Figure 1. World Internet Usage–2010 (Based on Data from [1])
Unfortunately, some of the technology users will not use it in a
legitimate manner; instead, some users may deliberately misuse
it. Such misuse can result in many harmful consequences
including, but not limited to, major damage to others systems or
prevention of service for legitimate users. Regardless of the
objectives that such “bad guys” might be aiming for from such

misuse (e.g. personal, financial, political or religious purposes),
one common goal for such users is the need to avoid detection
(i.e. source determination). Therefore, these offenders will exert
thought and effort to cover their tracks to avoid any liabilities
or
accountability for their damaging actions.
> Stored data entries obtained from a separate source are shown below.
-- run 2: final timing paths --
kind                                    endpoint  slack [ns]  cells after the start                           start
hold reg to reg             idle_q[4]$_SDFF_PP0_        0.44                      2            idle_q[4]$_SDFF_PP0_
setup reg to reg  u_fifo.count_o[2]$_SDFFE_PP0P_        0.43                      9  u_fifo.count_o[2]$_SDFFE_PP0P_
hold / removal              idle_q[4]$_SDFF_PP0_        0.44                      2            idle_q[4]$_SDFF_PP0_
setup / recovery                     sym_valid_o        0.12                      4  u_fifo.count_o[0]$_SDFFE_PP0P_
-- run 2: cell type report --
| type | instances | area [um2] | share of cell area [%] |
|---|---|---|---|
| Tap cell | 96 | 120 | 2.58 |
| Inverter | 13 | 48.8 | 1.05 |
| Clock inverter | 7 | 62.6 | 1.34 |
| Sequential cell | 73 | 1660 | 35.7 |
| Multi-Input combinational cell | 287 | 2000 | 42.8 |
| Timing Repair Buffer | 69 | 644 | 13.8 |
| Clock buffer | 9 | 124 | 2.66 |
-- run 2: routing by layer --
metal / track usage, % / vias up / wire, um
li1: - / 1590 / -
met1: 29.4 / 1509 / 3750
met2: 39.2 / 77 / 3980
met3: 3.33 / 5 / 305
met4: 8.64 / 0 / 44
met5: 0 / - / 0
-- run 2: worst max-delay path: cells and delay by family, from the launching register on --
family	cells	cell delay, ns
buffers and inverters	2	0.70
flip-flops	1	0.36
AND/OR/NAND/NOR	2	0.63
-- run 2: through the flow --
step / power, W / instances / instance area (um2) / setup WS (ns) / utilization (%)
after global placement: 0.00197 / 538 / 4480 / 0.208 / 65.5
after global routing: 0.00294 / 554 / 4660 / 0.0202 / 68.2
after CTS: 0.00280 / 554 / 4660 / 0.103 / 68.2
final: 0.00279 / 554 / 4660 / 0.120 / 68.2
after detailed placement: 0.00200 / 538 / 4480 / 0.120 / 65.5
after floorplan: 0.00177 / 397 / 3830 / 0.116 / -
$ cat config.mk
export PLATFORM = sky130hd
export DESIGN_NAME = unsat_clause_picker
export DESIGN_NICKNAME = d
export VERILOG_FILES = /design/src/rtl/unsat_clause_picker_pkg.sv /design/src/rtl/unsat_clause_picker_pair_select.sv /design/src/rtl/unsat_clause_picker.sv
export SDC_FILE = /design/constraint.sdc
export NUM_CORES = 1
export LEC_CHECK = 0
export ABC_AREA = 1
export CAP_MARGIN = 20
export CELL_PAD_IN_SITES_DETAIL_PLACEMENT = 2
export CELL_PAD_IN_SITES_GLOBAL_PLACEMENT = 2
export CORE_MARGIN = 2
export CORE_UTILIZATION = 32
export CTS_CLUSTER_DIAMETER = 120
export DETAILED_ROUTE_END_ITERATION = 7
export GPL_ROUTABILITY_DRIVEN = 0
export GPL_TIMING_DRIVEN = 0
export PLACE_DENSITY = 0.87
export SETUP_SLACK_MARGIN = 0.3
export SYNTH_ARGS = -nofsm -noshare
export SYNTH_HDL_FRONTEND = slang
export SYNTH_SLANG_ARGS = --single-unit
$ cat constraint.sdc
create_clock -name in_clk -period 1.9 [get_ports in_clk]
set_clock_uncertainty 0.2 [all_clocks]
set_input_delay 0.285 -clock in_clk [delete_from_list [all_inputs] [get_ports in_clk]]
set_output_delay 0.285 -clock in_clk [all_outputs]
set_load 0.005 [all_outputs]
$ cat src/rtl/risc_pkg.sv
// Shared decode package.
// Holds the immediate format select encoding and the default widths used by
// the immediate generator and the other decode paths.
package risc_pkg;

    // Format select carried with each instruction into the immediate generator.
    typedef enum logic [2:0] {
        FMT_I   = 3'b000,
        FMT_S   = 3'b001,
        FMT_B   = 3'b010,
        FMT_J   = 3'b011,
        FMT_U   = 3'b100,
        FMT_SH  = 3'b101,
        FMT_Z   = 3'b110,
        FMT_ILL = 3'b111
    } imm_fmt_e;

    localparam int XLEN_DEFAULT  = 32;
    localparam int TAG_W_DEFAULT = 8;

endpackage
`config.mk`:
```
export PLATFORM = sky130hd
export DESIGN_NAME = axil_master_arbiter
export DESIGN_NICKNAME = d
export VERILOG_FILES = /design/src/rtl/axil_master_arbiter.sv
export SDC_FILE = /design/constraint.sdc
export NUM_CORES = 1
export LEC_CHECK = 0
export CAP_MARGIN = 20
export CORE_AREA = 2 2 128 130
export DETAILED_ROUTE_END_ITERATION = 10
export DIE_AREA = 0 0 130 132
export MAX_ROUTING_LAYER = met4
export PLACE_DENSITY = 0.72
export REMOVE_ABC_BUFFERS = 1
export SYNTH_ARGS = -nofsm -noshare
export SYNTH_HDL_FRONTEND = slang
export SYNTH_SLANG_ARGS = --single-unit
export TNS_END_PERCENT = 100
```
`constraint.sdc`:
```
create_clock -name aclk -period 2.4 [get_ports aclk]
set_input_delay 0.48 -clock aclk [delete_from_list [all_inputs] [get_ports aclk]]
set_output_delay 0.48 -clock aclk [all_outputs]
set_load 0.005 [all_outputs]
```
`src/rtl/axil_master_arbiter.sv`:
```
// Round-robin arbiter sharing one AXI4-Lite master port among NUM_REQ requesters.
// Optional watchdog enabled by defining AXIL_ARB_TIMEOUT_EN.
module axil_master_arbiter #(
  parameter int unsigned NUM_REQ        = 2,
  parameter int unsigned ADDR_WIDTH     = 32,
  parameter int unsigned DATA_WIDTH     = 32,
  parameter int unsigned TIMEOUT_CYCLES = 1024
) (
  input  logic                             aclk,
  input  logic                             aresetn,
  input  logic [NUM_REQ-1:0]               req_v_i,
  input  logic [NUM_REQ-1:0]               req_w_i,
  input  logic [NUM_REQ*ADDR_WIDTH-1:0]    req_addr_i,
  input  logic [NUM_REQ*DATA_WIDTH-1:0]    req_data_i,
  input  logic [NUM_REQ*DATA_WIDTH/8-1:0]  req_wstrb_i,
  output logic [NUM_REQ-1:0]               req_ready_o,
  output logic [NUM_REQ-1:0]               resp_v_o,
  output logic [DATA_WIDTH-1:0]            resp_data_o,
  output logic [1:0]                       resp_err_o,
  input  logic [NUM_REQ-1:0]               resp_ready_i,
  output logic [ADDR_WIDTH-1:0]            m01_axi_awaddr,
  output logic [2:0]                       m01_axi_awprot,
  output logic                             m01_axi_awvalid,
  input  logic                             m01_axi_awready,
  output logic [DATA_WIDTH-1:0]            m01_axi_wdata,
  output logic [DATA_WIDTH/8-1:0]          m01_axi_wstrb,
  output logic                             m01_axi_wvalid,
  input  logic                             m01_axi_wready,
  input  logic [1:0]                       m01_axi_bresp,
  input  logic                             m01_axi_bvalid,
  output logic                             m01_axi_bready,
  output logic [ADDR_WIDTH-1:0]            m01_axi_araddr,
  output logic [2:0]                       m01_axi_arprot,
  output logic                             m01_axi_arvalid,
  input  logic                             m01_axi_arready,
  input  logic [DATA_WIDTH-1:0]            m01_axi_rdata,
  input  logic [1:0]                       m01_axi_rresp,
  input  logic                             m01_axi_rvalid,
  output logic                             m01_axi_rready
);

  localparam int unsigned StrbW = DATA_WIDTH / 8;
  localparam int unsigned PW    = (NUM_REQ > 1) ? $clog2(NUM_REQ) : 1;

  typedef enum logic [2:0] {StIdle, StWaddr, StWresp, StRaddr, StRdata, StResp} state_e;

  state_e                r_state, w_state_nxt;
  logic [PW-1:0]         r_rr, r_gnt, w_gnt_idx, w_rr_nxt;
  logic                  w_found, w_timeout;
  logic [ADDR_WIDTH-1:0] r_addr;
  logic [DATA_WIDTH-1:0] r_wdata;
  logic [StrbW-1:0]      r_wstrb;
  logic                  r_awvalid, r_wvalid, r_bready, r_arvalid, r_rready;
  logic                  w_awvalid_nxt, w_wvalid_nxt, w_bready_nxt, w_arvalid_nxt, w_rready_nxt;
  logic [NUM_REQ-1:0]    r_resp_v, w_resp_v_nxt;
  logic [DATA_WIDTH-1:0] r_resp_data, w_resp_data_nxt;
  logic [1:0]            r_resp_err, w_resp_err_nxt;

`ifdef AXIL_ARB_TIMEOUT_EN
  // Late b/r beats after a timeout are sunk while idle.
  localparam logic IdleBeatSink = 1'b1;
  logic        w_wait;
  logic [15:0] r_tmo_cnt;

  assign w_wait = (r_state == StWaddr) || (r_state == StWresp) ||
                  (r_state == StRaddr) || (r_state == StRdata);
  assign w_timeout = w_wait && (r_tmo_cnt == 16'(TIMEOUT_CYCLES - 1));

  always_ff @(posedge aclk or negedge aresetn) begin
    if (!aresetn) begin
      r_tmo_cnt <= '0;
    end else if (w_state_nxt != r_state) begin
      r_tmo_cnt <= '0;
    end else if (w_wait) begin
      r_tmo_cnt <= r_tmo_cnt + 16'd1;
    end
  end
`else
  localparam logic IdleBeatSink = 1'b0;
  assign w_timeout = 1'b0;
`endif

  // First valid requester at or after the round-robin pointer, wrapping.
  always_comb begin
    int k;
    k         = 0;
    w_found   = 1'b0;
    w_gnt_idx = '0;
    for (int i = 0; i < int'(NUM_REQ); i++) begin
      k = int'(r_rr) + i;
      if (k >= int'(NUM_REQ)) k = k - int'(NUM_REQ);
      if (!w_found && req_v_i[k]) begin
        w_found   = 1'b1;
        w_gnt_idx = PW'(k);
      end
    end
    w_rr_nxt = (w_gnt_idx == PW'(NUM_REQ - 1)) ? '0 : w_gnt_idx + 1'b1;
  end

  always_ff @(posedge aclk or negedge aresetn) begin
    if (!aresetn) r_state <= StIdle;
    else          r_state <= w_state_nxt;
  end

  always_comb begin
    w_state_nxt = r_state;
    case (r_state)
      StIdle:  if (w_found) w_state_nxt = req_w_i[w_gnt_idx] ? StWaddr : StRaddr;
      StWaddr: begin
        if ((!r_awvalid || m01_axi_awready) && (!r_wvalid || m01_axi_wready)) begin
          w_state_nxt = StWresp;
        end else if (w_timeout) begin
          w_state_nxt = StResp;
        end
      end
      StWresp: if (m01_axi_bvalid || w_timeout) w_state_nxt = StResp;
      StRaddr: begin
        if (m01_axi_arready) w_state_nxt = StRdata;
        else if (w_timeout)  w_state_nxt = StResp;
      end
      StRdata: if (m01_axi_rvalid || w_timeout) w_state_nxt = StResp;
      StResp:  if (resp_ready_i[r_gnt]) w_state_nxt = StIdle;
      default: w_state_nxt = StIdle;
    endcase
  end

  // Next values of the registered outputs, plus the combinational grant strobe.
  always_comb begin
    req_ready_o = '0;
    if (r_state == StIdle && w_found) req_ready_o[w_gnt_idx] = 1'b1;

    if (r_state == StIdle) begin
      w_awvalid_nxt = (w_state_nxt == StWaddr);
      w_wvalid_nxt  = (w_state_nxt == StWaddr);
    end else begin
      w_awvalid_nxt = (w_state_nxt == StWaddr) && r_awvalid && !m01_axi_awready;
      w_wvalid_nxt  = (w_state_nxt == StWaddr) && r_wvalid && !m01_axi_wready;
    end
    w_arvalid_nxt = (w_state_nxt == StRaddr);
    w_bready_nxt  = (w_state_nxt == StWresp) || (IdleBeatSink && w_state_nxt == StIdle);
    w_rready_nxt  = (w_state_nxt == StRdata) || (IdleBeatSink && w_state_nxt == StIdle);

    w_resp_v_nxt = '0;
    if (w_state_nxt == StResp) w_resp_v_nxt[r_gnt] = 1'b1;

    w_resp_data_nxt = r_resp_data;
    w_resp_err_nxt  = r_resp_err;
    if (r_state == StWresp && m01_axi_bvalid) begin
      w_resp_data_nxt = '0;
      w_resp_err_nxt  = m01_axi_bresp;
    end else if (r_state == StRdata && m01_axi_rvalid) begin
      w_resp_data_nxt = m01_axi_rdata;
      w_resp_err_nxt  = m01_axi_rresp;
    end else if (w_timeout && w_state_nxt == StResp) begin
      w_resp_data_nxt = '0;
      w_resp_err_nxt  = 2'b10;
    end
  end

  always_ff @(posedge aclk or negedge aresetn) begin
    if (!aresetn) begin
      r_rr        <= '0;
      r_gnt       <= '0;
      r_addr      <= '0;
      r_wdata     <= '0;
      r_wstrb     <= '0;
      r_awvalid   <= 1'b0;
      r_wvalid    <= 1'b0;
      r_bready    <= 1'b0;
      r_arvalid   <= 1'b0;
      r_rready    <= 1'b0;
      r_resp_v    <= '0;
      r_resp_data <= '0;
      r_resp_err  <= '0;
    end else begin
      r_awvalid   <= w_awvalid_nxt;
      r_wvalid    <= w_wvalid_nxt;
      r_bready    <= w_bready_nxt;
      r_arvalid   <= w_arvalid_nxt;
      r_rready    <= w_rready_nxt;
      r_resp_v    <= w_resp_v_nxt;
      r_resp_data <= w_resp_data_nxt;
      r_resp_err  <= w_resp_err_nxt;
      if (r_state == StIdle && w_found) begin
        r_gnt   <= w_gnt_idx;
        r_rr    <= w_rr_nxt;
        r_addr  <= req_addr_i[w_gnt_idx*ADDR_WIDTH +: ADDR_WIDTH];
        r_wdata <= req_data_i[w_gnt_idx*DATA_WIDTH +: DATA_WIDTH];
        r_wstrb <= req_wstrb_i[w_gnt_idx*StrbW +: StrbW];
      end
    end
  end

  assign m01_axi_awaddr  = r_addr;
  assign m01_axi_araddr  = r_addr;
  assign m01_axi_awprot  = 3'b000;
  assign m01_axi_arprot  = 3'b000;
  assign m01_axi_awvalid = r_awvalid;
  assign m01_axi_wdata   = r_wdata;
  assign m01_axi_wstrb   = r_wstrb;
  assign m01_axi_wvalid  = r_wvalid;
  assign m01_axi_bready  = r_bready;
  assign m01_axi_arvalid = r_arvalid;
  assign m01_axi_rready  = r_rready;
  assign resp_v_o        = r_resp_v;
  assign resp_data_o     = r_resp_data;
  assign resp_err_o      = r_resp_err;

endmodule

```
Illegal actions (or
crimes) that involve a computing system, either as a mean to
carry out the attack or as a target, are referred to as
Cybercrimes
[2]. Computer crime or Cybercrime are two terms that are being
used interchangeably to refer to the same thing. A Distributed
Denial of Service attack (DDoS) is a good example for a
computer crime where the computing system is used as a mean
as well as a target. Fortunately, cybercrimes leave fingerprints
that investigators can collect, correlate and analyze to
understand what, why, when and how a crime was committed;
and consequently, and most importantly, build a good case that
can bring the criminals to justice. In this sense, computers can
be
seen as great source of evidence. For this purpose Computer
Forensics (CF) emerged as a major area of interest, research and
development driven by the legislative needs of having scientific
reliable framework, practices, guidelines, and techniques for
forensics activities starting from evidence acquisition,
preservation, analysis, and finally presentation. Computer
Forensics can be defined as the process of scientifically
obtaining, examining and analyzing digital information so that
it
can be used as evidence in civil, criminal or administrative
cases
[2]. A more formal definition of Computer Forensics is “the
discipline that combines elements of law and computer science
to collect and analyse data from computer systems, networks,
wireless communications, and storage devices in a way that is
admissible as evidence in a court of law” [3].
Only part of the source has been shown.